Professor in Theoretical Chemistry and Biology
Society would appear to have an inexhaustible appetite for energy. This hunger is driving the development of more ways of storing energy in the form of new materials that can act as energy carriers. The key to success is a better understanding of the reactions that occur during the storage of energy.
Mårten Ahlquist is researching into catalysts and materials that can be used for the storage of energy and the catalytic reactions that are used in the production of most materials we use. Here, catalyst means a substance that increases the reaction rate of a process without getting consumed in the process. Our cells contain different enzymes that act as catalysts to produce protein, and in plants, enzymes influence the capacity to absorb energy from the sun via photosynthesis.

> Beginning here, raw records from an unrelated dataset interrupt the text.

### src/fntc_map.svh
// Register map, field positions, reset values of the fan table/config block
// ----------------------------------------------------------------------
// ----------------------------------------------------------------------
`ifndef FNTC_MAP_SVH
`define FNTC_MAP_SVH

`define FNTC_ADDR_CONFIG     8'h03
`define FNTC_ADDR_CONFIG_ALT 8'h09
`define FNTC_ADDR_ONESHOT    8'h0F
`define FNTC_ADDR_HYST       8'h4F
`define FNTC_ADDR_TH7        8'h5C
`define FNTC_ADDR_DUTY7      8'h5D
`define FNTC_ADDR_TH8        8'h5E
`define FNTC_ADDR_DUTY8      8'h5F

`define FNTC_CFG_MASK_BIT    7
`define FNTC_CFG_HOLD_BIT    6
`define FNTC_CFG_FANOFF_BIT  5
`define FNTC_CFG_FILTER_BIT  0

`define FNTC_RST_CONFIG      4'h0
`define FNTC_RST_HYST        5'h04
`define FNTC_RST_TH          7'h7F
`define FNTC_RST_DUTY        6'h3F
`define FNTC_FAULT_RUN       2'h2

`endif

### src/fntc_pkg.sv
// Types shared by the fan table/config block
package fntc_pkg;

    typedef struct packed {
        logic       wr;
        logic       rd;
        logic [7:0] addr;
        logic [7:0] wdata;
    } fntc_req_t;

    typedef struct packed {
        logic       valid;
        logic [6:0] temp;
        logic       out_of_limit;
    } fntc_result_t;

    typedef struct packed {
        logic mask;
        logic hold;
        logic fanoff;
        logic filter;
    } fntc_cfg_t;

    typedef enum logic [1:0] {
        FNTC_SEL_LOW = 2'h0,
        FNTC_SEL_E7  = 2'h1,
        FNTC_SEL_E8  = 2'h3
    } fntc_sel_t;

endpackage

### src/fntc_regs.sv
// Fan table upper entries, hysteresis and configuration register bank
`timescale 1ns/1ps
`default_nettype none
`include "fntc_map.svh"

module fntc_regs (
    input  wire logic                  clk,
    input  wire logic                  resetn,
    input  wire fntc_pkg::fntc_req_t   req,
    output var  logic [7:0]            rdata,
    input  wire fntc_pkg::fntc_result_t result,
    input  wire logic                  conv_busy,
    output var  logic                  conv_start,
    input  wire logic [5:0]            lower_duty,
    output var  logic [5:0]            fan_duty,
    input  wire logic                  pwm_in,
    input  wire logic                  pwm_active_high,
    output var  logic                  pwm_out,
    input  wire logic                  alert_clear,
    output var  logic                  alert_o,
    output var  logic                  alert_oe
);

    // ------------------------------------------------------------
    // State
    // ------------------------------------------------------------
    fntc_pkg::fntc_cfg_t cfg_r,      cfg_nxt;
    logic [4:0]          hyst_r,     hyst_nxt;
    logic [6:0]          th7_r,      th7_nxt;
    logic [6:0]          th8_r,      th8_nxt;
    logic [5:0]          duty7_r,    duty7_nxt;
    logic [5:0]          duty8_r,    duty8_nxt;
    fntc_pkg::fntc_sel_t sel_r,      sel_nxt;
    logic [1:0]          fault_r,    fault_nxt;
    logic                alert_r,    alert_nxt;
    logic                start_r,    start_nxt;
    logic [7:0]          rdata_r,    rdata_nxt;
    logic [5:0]          duty_r,     duty_nxt;
    logic                pwm_r,      pwm_nxt;
    logic                aoe_r,      aoe_nxt;

    logic       wr_cfg;
    logic       oneshot_wr;
    logic       up7;
    logic       up8;
    logic       down7;
    logic       down8;
    logic       fault_event;
    logic [7:0] t_plus_h;

    assign wr_cfg     = req.wr && (req.addr == `FNTC_ADDR_CONFIG ||
                                   req.addr == `FNTC_ADDR_CONFIG_ALT);
    assign oneshot_wr = req.wr && (req.addr == `FNTC_ADDR_ONESHOT);
    assign t_plus_h   = {1'b0, result.temp} + {3'h0, hyst_r};
    assign up7        = result.temp > th7_r;
    assign up8        = result.temp > th8_r;
    assign down7      = t_plus_h < {1'b0, th7_r};
    assign down8      = t_plus_h < {1'b0, th8_r};
    // Filter set: third consecutive miss and every one after it
    assign fault_event = result.valid && result.out_of_limit &&
                         (!cfg_r.filter || fault_r >= `FNTC_FAULT_RUN);

    // ------------------------------------------------------------
    // Next state
    // ------------------------------------------------------------
    always_comb begin
        cfg_nxt   = cfg_r;
        hyst_nxt  = hyst_r;
        th7_nxt   = th7_r;
        th8_nxt   = th8_r;
        duty7_nxt = duty7_r;
        duty8_nxt = duty8_r;
        sel_nxt   = sel_r;
        fault_nxt = fault_r;
        rdata_nxt = 8'h00;

        if (wr_cfg) begin
            cfg_nxt.mask   = req.wdata[`FNTC_CFG_MASK_BIT];
            cfg_nxt.hold   = req.wdata[`FNTC_CFG_HOLD_BIT];
            cfg_nxt.fanoff = req.wdata[`FNTC_CFG_FANOFF_BIT];
            cfg_nxt.filter = req.wdata[`FNTC_CFG_FILTER_BIT];
        end
        if (req.wr) begin
            unique case (req.addr)
                `FNTC_ADDR_HYST:  hyst_nxt  = req.wdata[4:0];
                `FNTC_ADDR_TH7:   th7_nxt   = req.wdata[6:0];
                `FNTC_ADDR_TH8:   th8_nxt   = req.wdata[6:0];
                `FNTC_ADDR_DUTY7: duty7_nxt = req.wdata[5:0];
                `FNTC_ADDR_DUTY8: duty8_nxt = req.wdata[5:0];
                default: ;
            endcase
        end

        // Unused bits padded with zero
        if (req.rd) begin
            unique case (req.addr)
                `FNTC_ADDR_CONFIG: rdata_nxt = {cfg_r.mask, cfg_r.hold,
                    cfg_r.fanoff, 4'h0, cfg_r.filter};
                `FNTC_ADDR_HYST:  rdata_nxt = {3'h0, hyst_r};
                `FNTC_ADDR_TH7:   rdata_nxt = {1'b0, th7_r};
                `FNTC_ADDR_TH8:   rdata_nxt = {1'b0, th8_r};
                `FNTC_ADDR_DUTY7: rdata_nxt = {2'h0, duty7_r};
                `FNTC_ADDR_DUTY8: rdata_nxt = {2'h0, duty8_r};
                default:          rdata_nxt = 8'h00;
            endcase
        end

        // Table moves only on a fresh remote result
        if (result.valid) begin
            unique case (sel_r)
                fntc_pkg::FNTC_SEL_LOW: begin
                    if (up8) begin
                        sel_nxt = fntc_pkg::FNTC_SEL_E8;
                    end else if (up7) begin
                        sel_nxt = fntc_pkg::FNTC_SEL_E7;
                    end
                end
                fntc_pkg::FNTC_SEL_E7: begin
                    if (up8) begin
                        sel_nxt = fntc_pkg::FNTC_SEL_E8;
                    end else if (down7) begin
                        sel_nxt = fntc_pkg::FNTC_SEL_LOW;
                    end
                end
                fntc_pkg::FNTC_SEL_E8: begin
                    if (down8 && down7) begin
                        sel_nxt = fntc_pkg::FNTC_SEL_LOW;
                    end else if (down8) begin
                        sel_nxt = fntc_pkg::FNTC_SEL_E7;
                    end
                end
                default: sel_nxt = fntc_pkg::FNTC_SEL_LOW;
            endcase

            if (!result.out_of_limit) begin
                fault_nxt = 2'h0;
            end else if (fault_r != 2'h3) begin
                fault_nxt = fault_r + 2'h1;
            end
        end

        unique case (sel_r)
            fntc_pkg::FNTC_SEL_E8: duty_nxt = duty8_r;
            fntc_pkg::FNTC_SEL_E7: duty_nxt = duty7_r;
            default:               duty_nxt = lower_duty;
        endcase

        // Set wins over a clear arriving in the same cycle
        alert_nxt = fault_event || (alert_r && !alert_clear);
        // Pin driven low only while unmasked
        aoe_nxt = alert_nxt && !cfg_nxt.mask;

        // Running: restart as soon as the converter is idle
        if (!cfg_r.hold) begin
            start_nxt = !conv_busy && !start_r;
        end else begin
            start_nxt = oneshot_wr;
        end

        if (cfg_r.hold && cfg_r.fanoff) begin
            pwm_nxt = !pwm_active_high;
        end else begin
            pwm_nxt = pwm_in;
        end
    end

    // ------------------------------------------------------------
    // Registers
    // ------------------------------------------------------------
    always_ff @(posedge clk or negedge resetn) begin
        if (!resetn) begin
            cfg_r   <= `FNTC_RST_CONFIG;
            hyst_r  <= `FNTC_RST_HYST;
            th7_r   <= `FNTC_RST_TH;
            th8_r   <= `FNTC_RST_TH;
            duty7_r <= `FNTC_RST_DUTY;
            duty8_r <= `FNTC_RST_DUTY;
            sel_r   <= fntc_pkg::FNTC_SEL_LOW;
            fault_r <= 2'h0;
            alert_r <= 1'b0;
            start_r <= 1'b0;
            rdata_r <= 8'h00;
            duty_r  <= 6'h00;
            pwm_r   <= 1'b0;
            aoe_r   <= 1'b0;
        end else begin
            cfg_r   <= cfg_nxt;
            hyst_r  <= hyst_nxt;
            th7_r   <= th7_nxt;
            th8_r   <= th8_nxt;
            duty7_r <= duty7_nxt;
            duty8_r <= duty8_nxt;
            sel_r   <= sel_nxt;
            fault_r <= fault_nxt;
            alert_r <= alert_nxt;
            start_r <= start_nxt;
            rdata_r <= rdata_nxt;
            duty_r  <= duty_nxt;
            pwm_r   <= pwm_nxt;
            aoe_r   <= aoe_nxt;
        end
    end

    assign rdata      = rdata_r;
    assign conv_start = start_r;
    assign fan_duty   = duty_r;
    assign pwm_out    = pwm_r;
    assign alert_o    = 1'b0;
    assign alert_oe   = aoe_r;

    // ------------------------------------------------------------
    // Checks
    // ------------------------------------------------------------
    a_mask_release: assert property (@(posedge clk) disable iff (!resetn)
        cfg_r.mask |-> !alert_oe)
        else $error("alert pin driven while masked");

    a_unused_zero: assert property (@(posedge clk) disable iff (!resetn)
        $past(req.rd) && ($past(req.addr) == `FNTC_ADDR_TH8 ||
        $past(req.addr) == `FNTC_ADDR_TH7) |-> rdata[7] == 1'b0)
        else $error("threshold upper bit reads nonzero");

    a_cfg_alt_rd: assert property (@(posedge clk) disable iff (!resetn)
        req.rd && req.addr == `FNTC_ADDR_CONFIG_ALT |=> rdata == 8'h00)
        else $error("alternate config address readable");

    a_conv_running: assert property (@(posedge clk) disable iff (!resetn)
        !cfg_r.hold && !conv_busy && !conv_start |=> conv_start)
        else $error("idle converter not restarted");

    a_conv_stopped: assert property (@(posedge clk) disable iff (!resetn)
        $past(cfg_r.hold) && !$past(oneshot_wr) |-> !conv_start)
        else $error("conversion started in low power");

    a_oneshot_go: assert property (@(posedge clk) disable iff (!resetn)
        cfg_r.hold && oneshot_wr |=> conv_start ##1
        (!conv_start || $past(oneshot_wr)))
        else $error("one-shot write did not start one cycle");

    a_pwm_forced: assert property (@(posedge clk) disable iff (!resetn)
        cfg_r.hold && cfg_r.fanoff |=> pwm_out == !$past(pwm_active_high))
        else $error("pwm not at disabled level");

    a_pwm_pass: assert property (@(posedge clk) disable iff (!resetn)
        !(cfg_r.hold && cfg_r.fanoff) |=> pwm_out == $past(pwm_in))
        else $error("pwm not passed through");

    a_fault_single: assert property (@(posedge clk)
        disable iff (!resetn)
        !cfg_r.filter && result.valid && result.out_of_limit |=> alert_r)
        else $error("single fault not flagged");

    a_fault_queue: assert property (@(posedge clk) disable iff (!resetn)
        cfg_r.filter && result.valid && result.out_of_limit &&
        fault_r < 2'h2 && !alert_r |=> !alert_r)
        else $error("filtered fault flagged too early");

    a_duty_eight: assert property (@(posedge clk) disable iff (!resetn)
        sel_r == fntc_pkg::FNTC_SEL_E8 |=> fan_duty == $past(duty8_r))
        else $error("entry 8 duty not applied");

    a_hyst_hold: assert property (@(posedge clk) disable iff (!resetn)
        sel_r == fntc_pkg::FNTC_SEL_E7 && result.valid && !up8 &&
        !down7 |=> sel_r == fntc_pkg::FNTC_SEL_E7)
        else $error("table stepped down inside hysteresis");

    a_duty_seven: assert property (@(posedge clk) disable iff (!resetn)
        sel_r == fntc_pkg::FNTC_SEL_E7 |=> fan_duty == $past(duty7_r))
        else $error("entry 7 duty not applied");

    // Sampled reset keeps the release edge out, flops still see reset there
    a_duty_lower: assert property (@(posedge clk) disable iff (!resetn)
        resetn && sel_r == fntc_pkg::FNTC_SEL_LOW |=>
        fan_duty == $past(lower_duty))
        else $error("lower table duty not applied");

    a_cfg_unused: assert property (@(posedge clk) disable iff (!resetn)
        $past(req.rd) && $past(req.addr) == `FNTC_ADDR_CONFIG |->
        rdata[4:1] == 4'h0)
        else $error("config unused bits read nonzero");

    a_duty_unused: assert property (@(posedge clk) disable iff (!resetn)
        $past(req.rd) && ($past(req.addr) == `FNTC_ADDR_DUTY7 ||
        $past(req.addr) == `FNTC_ADDR_DUTY8) |->
        rdata[7:6] == 2'h0)
        else $error("duty upper bits read nonzero");

    a_table_up: assert property (@(posedge clk) disable iff (!resetn)
        result.valid && result.temp > th8_r |=>
        sel_r == fntc_pkg::FNTC_SEL_E8)
        else $error("table did not climb to entry 8");

    a_table_e7: assert property (@(posedge clk) disable iff (!resetn)
        sel_r == fntc_pkg::FNTC_SEL_LOW && result.valid &&
        result.temp > th7_r && result.temp <= th8_r |=>
        sel_r == fntc_pkg::FNTC_SEL_E7)
        else $error("table did not climb to entry 7");

    a_fault_third: assert property (@(posedge clk) disable iff (!resetn)
        cfg_r.filter && result.valid && result.out_of_limit &&
        fault_r == 2'h2 |=> alert_r)
        else $error("third filtered fault not flagged");

    a_alert_clear: assert property (@(posedge clk) disable iff (!resetn)
        alert_clear && !(result.valid && result.out_of_limit) |=> !alert_r)
        else $error("alert not cleared");

    a_alert_pin: assert property (@(posedge clk) disable iff (!resetn)
        alert_r && !cfg_r.mask |-> alert_oe)
        else $error("unmasked alert not driven");

    a_fault_reset: assert property (@(posedge clk) disable iff (!resetn)
        result.valid && !result.out_of_limit |=> fault_r == 2'h0)
        else $error("fault run not restarted");

endmodule
`default_nettype wire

As part of his work, Ahlquist uses artificial photosynthesis that imitates the way nature uses sunlight to convert energy-poor substances into energy-rich ones. Here, the molecules are replaced by synthetic catalysts and advanced simulation models are then used to gain a more detailed understanding of them. Most of these models require comprehensive calculations, when it comes to developing an understanding of smaller systems. Many of the models are based on quantum mechanics as the details cannot be described via classical physics. Reactions in especially complex environments require a combination of classical physics and quantum mechanics to be studied, however.
Ahlquist is developing models to gain a better understanding of how everything from surfaces to solvents, additives and electric fields affect catalytic reactions. Such knowledge can then be used to develop the next generation of energy carriers.